The iCOMPARE study, led by Johns Hopkins University, the University of Pennsylvania and Harvard Medical School looks at how internal medicine residents working longer shifts of 28 hours or more, affect patient care.
The 63 schools were given waivers by the Accreditation Council for Graduate Medical Education to allow residents to work longer hours. But Dr. Michael Carome, director of health research at the Public Citizen, said it needs to stop immediately.
“You cannot do this type of research without appropriate ethics review by an institutional review board and without the informed consent of the subjects,” Carome said. “There’s an increased chance that they could suffer medical error that could lead to serious injury or death.”
Carome said letting first-year medical residents work longer hours puts residents and patients at risk, especially since patients aren’t being told they’re part of an experiment.
Work Hour Limits
But Susan Phillips at the University of Pennsylvania said the purpose of the study, which doesn’t involve consent because it’s considered to be “minimal” risk, is to see if medical restrictions on work hours should be lifted so that medical residents get better training.
Medical residents said they have lied to get around the limits.

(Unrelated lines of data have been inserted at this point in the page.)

<file path="config.mk">
export PLATFORM = sky130hd
export DESIGN_NAME = swks_cell
export DESIGN_NICKNAME = d
export VERILOG_FILES = /design/src/rtl/core/swks_pkg.sv /design/src/rtl/core/swks_cell.sv
export SDC_FILE = /design/constraint.sdc
export NUM_CORES = 1
export LEC_CHECK = 0
export BUFFER_PORTS_ARGS = -buffer_cell sky130_fd_sc_hd__buf_2
export CORE_ASPECT_RATIO = 1.5
export CORE_MARGIN = 1.5
export CORE_UTILIZATION = 50
export CTS_BUF_LIST = sky130_fd_sc_hd__clkbuf_8
export CTS_CLUSTER_DIAMETER = 60
export DETAILED_ROUTE_END_ITERATION = 10
export HOLD_SLACK_MARGIN = 0.03
export PLACE_DENSITY = 0.86
export SLEW_MARGIN = 20
export SYNTH_ARGS = -nofsm -noshare
export SYNTH_HDL_FRONTEND = slang
export SYNTH_SLANG_ARGS = --single-unit
</file>
<file path="constraint.sdc">
create_clock -name clk -period 4.6 [get_ports clk]
set_clock_uncertainty 0.1 [all_clocks]
set_input_delay 0.69 -clock clk [delete_from_list [all_inputs] [get_ports clk]]
set_output_delay 0.69 -clock clk [all_outputs]
set_load 0.1 [all_outputs]
</file>
<file path="src/rtl/core/swks_pkg.sv">
`default_nettype none

package swks_pkg;

    // default sizing
    localparam int WINDOW_MAX_DEF  = 64;
    localparam int SAMPLE_BITS_DEF = 32;

    // configuration registers
    localparam int CFG_BITS   = 7;
    localparam int ADDR_BITS  = 3;
    localparam int DATA_BITS  = 32;
    localparam int REG_SEL_LO = 2;

    localparam logic [CFG_BITS-1:0] WINDOW_LEN_RST = CFG_BITS'(8);
    localparam logic [CFG_BITS-1:0] K_COUNT_RST    = CFG_BITS'(4);

    typedef enum logic [0:0] {
        REG_WINDOW_LEN = 1'b0,
        REG_K_COUNT    = 1'b1
    } reg_sel_t;

    // flags a cell hands to its neighbors
    typedef struct packed {
        logic ge_rem;      // holds a valid value at or above the leaving word
        logic move_left;   // own value shifts one cell toward the head
        logic move_right;  // own value shifts one cell toward the tail
    } link_t;

    // controls broadcast to every cell
    typedef struct packed {
        logic upd;         // rebuild the sorted row this cycle
        logic rem;         // window full, oldest word leaves
    } cell_ctl_t;

endpackage

`default_nettype wire

</file>
<file path="src/rtl/core/swks_cell.sv">
`default_nettype none

module swks_cell #(
    parameter int INDEX       = 0,
    parameter int SAMPLE_BITS = 32,
    parameter int SUM_BITS    = 38,
    parameter int LEN_BITS    = 7
) (
    input  wire logic                     clk,
    input  wire swks_pkg::cell_ctl_t      ctl,
    input  wire logic [LEN_BITS-1:0]      fill,
    input  wire logic [LEN_BITS-1:0]      k_eff,
    input  wire logic [SAMPLE_BITS-1:0]   ins_val,
    input  wire logic [SAMPLE_BITS-1:0]   rem_val,
    input  wire swks_pkg::link_t          left_link,
    input  wire logic [SAMPLE_BITS-1:0]   left_val,
    input  wire swks_pkg::link_t          right_link,
    input  wire logic [SAMPLE_BITS-1:0]   right_val,
    input  wire logic [SUM_BITS-1:0]      right_acc,
    output swks_pkg::link_t               link,
    output logic      [SAMPLE_BITS-1:0]   val,
    output logic      [SUM_BITS-1:0]      acc
);

    localparam logic [LEN_BITS-1:0] MY_IDX = LEN_BITS'(INDEX);

    logic [SAMPLE_BITS-1:0] val_reg, val_next;
    logic [SUM_BITS-1:0]    acc_reg, acc_next;
    logic                   valid;
    logic                   is_rem;
    logic                   after_rem;
    logic                   before_rem;
    logic                   le_ins;
    logic                   stay;

    // position relative to the leaving word and the new word
    always_comb
    begin
        valid       = MY_IDX < fill;
        link.ge_rem = ctl.rem && valid && (val_reg >= rem_val);
        is_rem      = link.ge_rem && !left_link.ge_rem;
        after_rem   = link.ge_rem && !is_rem;
        before_rem  = valid && !link.ge_rem;
        le_ins      = val_reg <= ins_val;

        stay            = (after_rem && !le_ins) || (before_rem && le_ins);
        link.move_left  = after_rem && le_ins;
        link.move_right = before_rem && !le_ins;
    end

    // pick own value, a neighbor's, or the new word
    always_comb
    begin
        val_next = val_reg;
        if (ctl.upd)
        begin
            if (stay)
            begin
                val_next = val_reg;
            end
            else if (left_link.move_right)
            begin
                val_next = left_val;
            end
            else if (right_link.move_left)
            begin
                val_next = right_val;
            end
            else
            begin
                val_next = ins_val;
            end
        end
    end

    // partial sum wave moving toward the head
    always_comb
    begin
        if (ctl.upd)
        begin
            acc_next = '0;
        end
        else if (MY_IDX < k_eff)
        begin
            acc_next = right_acc + SUM_BITS'(val_reg);
        end
        else
        begin
            acc_next = right_acc;
        end
    end

    always_ff @(posedge clk)
    begin
        val_reg <= val_next;
        acc_reg <= acc_next;
    end

    assign val = val_reg;
    assign acc = acc_reg;

endmodule

`default_nettype wire

</file>
==> results of run 1 <==
routing by layer:
metal	part of all wire	wire (µm)
met1	0.38	7240
met5	0	0
met4	0.043	832
met2	0.52	9860
met3	0.064	1220
synthesized netlist by cell type, types with 3 or more instances:
cell / count
nand2_1: 91
xnor2_1: 15
clkbuf_1: 27
nor3_1: 10
and3_1: 4
inv_1: 72
xor2_1: 6
and2_1: 3
o21bai_1: 9
a21o_1: 40
nor4_1: 5
a21oi_1: 62
o21ai_0: 56
o21ai_1: 3
o211ai_1: 4
nand4_1: 22
nor2b_1: 14
or4_1: 4
a211oi_1: 9
dfxtp_1: 38
nand3_1: 22
edfxtp_1: 32
ha_1: 96
a31oi_1: 6
nand2b_1: 5
mux2_1: 3
nor2_1: 38
mux2i_1: 34
o21a_1: 4
cell families after synthesis:
kind of cell	synth area share
buf+inv	0.0611
xor+xnor	0.0287
compound gates	0.215
flops	0.268
simple gates	0.176
mux	0.0607
fa+ha+maj	0.190
metrics by stage:
step | TNS, ps | instance area (µm²) | std cells | hold WS, ps | util
4_1_cts | 0 | 8040 | 1182 | 474 | 0.643
3_3_place_gp | 0 | 7810 | 1166 | 623 | 0.624
6_report | 0 | 8050 | 1184 | 489 | 0.643
5_1_grt | 0 | 8050 | 1183 | 492 | 0.643
3_5_place_dp | 0 | 7810 | 1166 | 639 | 0.624
2_1_floorplan | -566 | 6420 | 780 | 720 | -
where the power goes:
group          switching, mW  internal [mW]  leakage (nW)  total [mW]
sequential            0.0559          0.744         0.619       0.800
combinational           1.04          0.388          3.53        1.43
clock                  0.244          0.348         0.124       0.592
total                   1.34           1.48          4.27        2.82
worst reg2reg max path, stage by stage, from the launching register on:
cell and delay, ps:
edfxtp_1 470, ha_1 330, a21o_1 160, a21o_1 170, a21oi_1 160, o21ai_0 160, a2111oi_0 500, a31oi_1 270
nand4b_1 150, o311a_1 170, buf_4 390
final cells by class:
type                            instances  share of cell area
Sequential cell                        70               0.214
Tap cell                              156              0.0243
Antenna cell                            2            0.000622
Timing Repair Buffer                  261               0.163
Multi-Input combinational cell        607               0.535
Clock buffer                           12              0.0205
Clock inverter                          4             0.00855
Inverter                               72              0.0336
how the worst max path moves through the flow:
stage,startpoint,end,slack (ps),cells past startpoint
2_1_floorplan,val[0],link[1],-570,10
3_3_place_gp,ins_val[31],link[1],580,11
3_5_place_dp,rem_val[29],link[1],550,12
4_1_cts,val[31],link[1],470,9
5_1_grt,val[30],link[1],230,9
6_report,val[29],link[1],560,10
==> flow_summary.ini, run 1 <==
[cells_and_area]
area_delta_synth_final_pct = 25.5
seqCellArea_um2 = 1720
drive_gt1_frac = 0.282
num-nets-final = 1307
final_common_cell = buf_2
largest_reg_flops = 38
layout_common_cells = 258 x buf_2, 96 x ha_1, 91 x nand2_1, 73 x inv_1, 62 x a21oi_1
multi_input_area_um2 = 4310
fill_cells = 1122

[global_route]
antenna_found_initial = 2
grt_pass1_vias = 6640
busiest_layer = met2
grt-ovfl-total = 0
grt_use_met3 = 0.0552
grt_util_met2 = 0.510
grt_pass1_wl_um = 30500
grtUsageMet1 = 0.322
gr-usage-all-layers = 0.288
grt_max_degree = 65

[min_path]
hold_path_startpoint = right_acc[28]
whs_path_depth = 3
hold_class = primary input to flop
hold_path_end = acc[28]

[clock_tree]
cts-root-buf = clkbuf_8
cts.sinks = 70
numCtsBuffers = 9
cts_buffer_depth = 2
clock_latency_ps = 350
postCtsHoldBufs = 0
cts_tree = done
cts-htree-levels = 3
ctsResizeCount = 0
cts.clk_slew.worst_paths_ps = 80
post-cts-setup-buffers = 0

[yosys]
synthCells = 780
synth-seq-cells = 70
seq_area_frac_synth = 0.268
ys_top_cells_by_area = ha_1 19%, edfxtp_1 15%, dfxtp_1 12%
synth_nets = 1066
yosys.area.top_type_share = 0.187
ys.warnings.count = 0
async_flop_share = 0
synth.avg_cell_area_um2 = 8.22
synth_cell_types = 66
synth-main-ff-cell = dfxtp_1
synth_area_um2 = 6410
synth_edf_count = 32
post-synth-top-area-cell = ha_1

[die]
ioPinCount = 262
num_rows = 50
die-area_um2 = 13500
die_width_um = 95.5
start_util = 0.513
coreArea_um2 = 12500
die_h_um = 142

[power_and_ir_drop]
leakage_nw = 4.27
report.power.total_mw = 2.82
peakVddDrop_uv = 171
power_density_nw_per_um2 = 350

[place]
place_congestion = 0.937
pre_cts_ws_ps = 548
io_buffers = 258
dp.final_hpwl_um = 15600

[critical_path]
cp_slowest_cell = a2111oi_0
crit_chain = ha_1 -> a21o_1 -> a21o_1 -> a21oi_1 -> o21ai_0 -> a2111oi_0 -> a31oi_1 -> nor2b_2 -> and3_1 -> buf_2
r2r_slack_ps = 1220
cp_max_fo = 4
critPathMaxStageDelay_ps = 500
end_kind = primary output
r2r-start = val[29]
worst-path-buf-inv = 1
cp.arrival_ps = 3250
worst_r2r_endpoint = val[24]
critPathRequiredTime_ps = 3810
startpoint_type = flop
path_class = flop to primary output
reg2regPathDepth = 10
critPathTopFamily = compound AO/OA/AOI/OAI gates
crit_top_cell = a21o_1

[timing]
drv_slew = 0
setup_ws_ps = 559
hold_viol = 0
tightestPinTransition_ps = 950
period_share = 0.878
finalSetupViolations = 0
rsz0062_at_grt = false
period_minus_slack_ps = 4040
slew_headroom = 0.366
max_freq_mhz = 247

[routing]
avgRoutedWirePerCell_um = 16.2
vias_per_cell = 5.65
drtAntennaViolNets = 0
wl_um = 19100
firstDrtPassIters = 4
vias = 6689
drc_errors = 0
drtIter0Drc = 247

[job]
drv_cap = 0

[status]
status = completed
No activity file was read; power rests on OpenSTA's default activity.
==> run 2, diff against run 1 <==
Settings changed: BUFFER_PORTS_ARGS -buffer_cell sky130_fd_sc_hd__buf_2 to default, DONT_BUFFER_PORTS from default to 1, PLACE_DENSITY 0.86 to 0.69.
==> run 2 against run 1 <==
Final cell count is 19% lower. Cell area is 13% lower. Setup slack worse by 150 ps. Clock-buffer cell count is 3 lower. Sequential power is 48% higher. Core utilization is 8.4 points lower. Sequential share of layout area is 3.2 points higher. Global-route usage is 1.6 points lower. Clock power is 18% lower. Largest power group is now sequential cells. Highest routed layer unchanged.
==> flow_summary.ini, run 2 (synthesis results as in run 1) <==
[cells_and_area]
fin_area_um2 = 7000
largest_reg_flops = 38
multi_input_area_um2 = 4320
num-nets-final = 1085
final_util = 0.560
layout_common_cells = 96 x ha_1, 91 x nand2_1, 74 x inv_1, 62 x a21oi_1, 56 x o21ai_0
area_delta_synth_final_pct = 9.17
drive_gt1_frac = 0.0808
num_antenna_cells = 0
seqCellArea_um2 = 1720
final_common_cell = ha_1
fill_cells = 1143

[min_path]
hold_class = primary input to flop
hold_path_startpoint = ctl[1]
whs_path_depth = 1
hold_path_end = acc[27]

[timing]
tightestPinTransition_ps = 989
slew_headroom = 0.340
setup_ws_ps = 413
max_freq_mhz = 239
hold_viol = 0
period_share = 0.910
rsz0062_at_grt = false
finalSetupViolations = 0
timing.hold.ws_ps = 305
drv_slew = 0
period_minus_slack_ps = 4190

[global_route]
grt_max_degree = 65
antenna_found_initial = 0
gr-usage-all-layers = 0.272
grt_pass1_wl_um = 28600
grt_pass1_vias = 5985
grt-ovfl-total = 0

[critical_path]
path_class = flop to primary output
r2r_slack_ps = 1060
reg2regPathDepth = 11
r2r-start = val[29]
end_kind = primary output
worst_r2r_endpoint = val[24]
critPathRequiredTime_ps = 3810
cp_max_fo = 3
cp.arrival_ps = 3400
startpoint_type = flop

[routing]
avgRoutedWirePerCell_um = 19.4
drtAntennaViolNets = 0
vias_per_cell = 6.22
drc_errors = 0
firstDrtPassIters = 5
vias = 5967
drtIter0Drc = 167
wl_um = 18700

[clock_tree]
post-cts-setup-buffers = 0
cts-root-buf = clkbuf_8
cts.sinks = 70
cts-htree-levels = 3
postCtsHoldBufs = 0
cts_tree = done
clock_latency_ps = 350
numCtsBuffers = 9
ctsResizeCount = 0
cts_buffer_depth = 2
cts.clk_slew.worst_paths_ps = 80

[place]
place_congestion = 0.998
place_area_um2 = 6820
dp.final_hpwl_um = 15500
pre_cts_ws_ps = 536
io_buffers = 0

[power_and_ir_drop]
power_density_nw_per_um2 = 371
peakVddDrop_uv = 180
leakage_nw = 3.37
report.power.total_mw = 2.60

[status]
status = completed

[die]
die-area_um2 = 13500
die_h_um = 142
num_rows = 50
ioPinCount = 262
coreArea_um2 = 12500
die_width_um = 95.5
start_util = 0.513

[job]
drv_cap = 0
==> run 2: cell count changes in the layout (fill, tap and decap cells not counted), sizes merged <==
cell      before  now
buf          261   39
bufinv         2    1
clkbuf        12    9
clkinv         1    3
clkinvlp       0    1
diode          2    0
inv           73   74
==> run 2: area by class of cell <==
cell class,instances,share of cell area
flip-flops and latches,70,0.246
well taps,156,0.0279
multi-input cells,607,0.616
repair buffers,39,0.0454
inverters,72,0.0386
clock buffers,9,0.0177
clock inverters,7,0.00822
==> run 2: how the worst max path moves through the flow <==
stage          cells past startpoint   startpoint  endpoint
3_5_place_dp                      11  rem_val[25]   link[1]
2_1_floorplan                     10       val[0]   link[1]
6_report                          10      val[29]   link[1]
4_1_cts                           10      val[29]   link[1]
3_3_place_gp                      11  rem_val[29]   link[1]
5_1_grt                           10      val[29]   link[1]
==> run 2: metal layers <==
metal  track usage  wire [µm]  vias to the layer above
met5             0          0                        -
met2         0.501       9830                      282
met4         0.116        657                        0
met3        0.0488       1320                       50
met1         0.298       6860                     2782
li1              -          -                     2853
==> run 2: stage by stage <==
step	TNS [ps]	cells
after floorplan	-566	780
after global placement	0	944
after detailed placement	0	944
after CTS	0	960
after global routing	0	960
final	0	960
==> run 2: critical path, stage by stage (launching register included) <==
cell and delay [ps]:
edfxtp_1 400, buf_4 260, ha_1 340, nand4_1 140, nor4_1 510, nand3_1 230, nor3b_1 200, a22oi_1 270
and2_1 260, and3_1 230, buf_12 180
==> run 2: report_power, final <==
part,switching [mW],internal (mW)
sequential,0.437,0.743
clock,0.243,0.242
combinational,0.609,0.326
total,1.29,1.31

“The goal of iCOMPARE is to determine if the current limitations on work hours for physicians in training should be changed,” Phillips said. “This NIH-funded study began because there is considerable concern among experts in the field that the current duty hour system of residency education may limit the nation’s ability to train physicians effectively.”
The study sets the maximum hours per week residents can work to an average of 80 hours per week over a month-long period, with one day off every seven days and only one night call every three days.
‘Unethical’ Trials
But Carome said the trials are unethical and it’s already well-documented that working longer hours puts patients at risk. He said that’s why a first-year medical student can only work 16 consecutive hours and other residents are limited to 28 hours.
“If there are problems with work hour restrictions, the right way to deal with that is not going back to long hours,” Carome said. “Maybe that involves hiring more staff physicians to oversee residents.”
Emory and Morehouse School of Medicine residents are just two of 63 university medical programs participating in the study, which began this July and is expected to be complete by July 2016.
In a statement, Emory said it continues to participate in the iCOMPARE trial because it has been approved by national medical groups and Morehouse School of Medicine said it’s following “top medical standards.”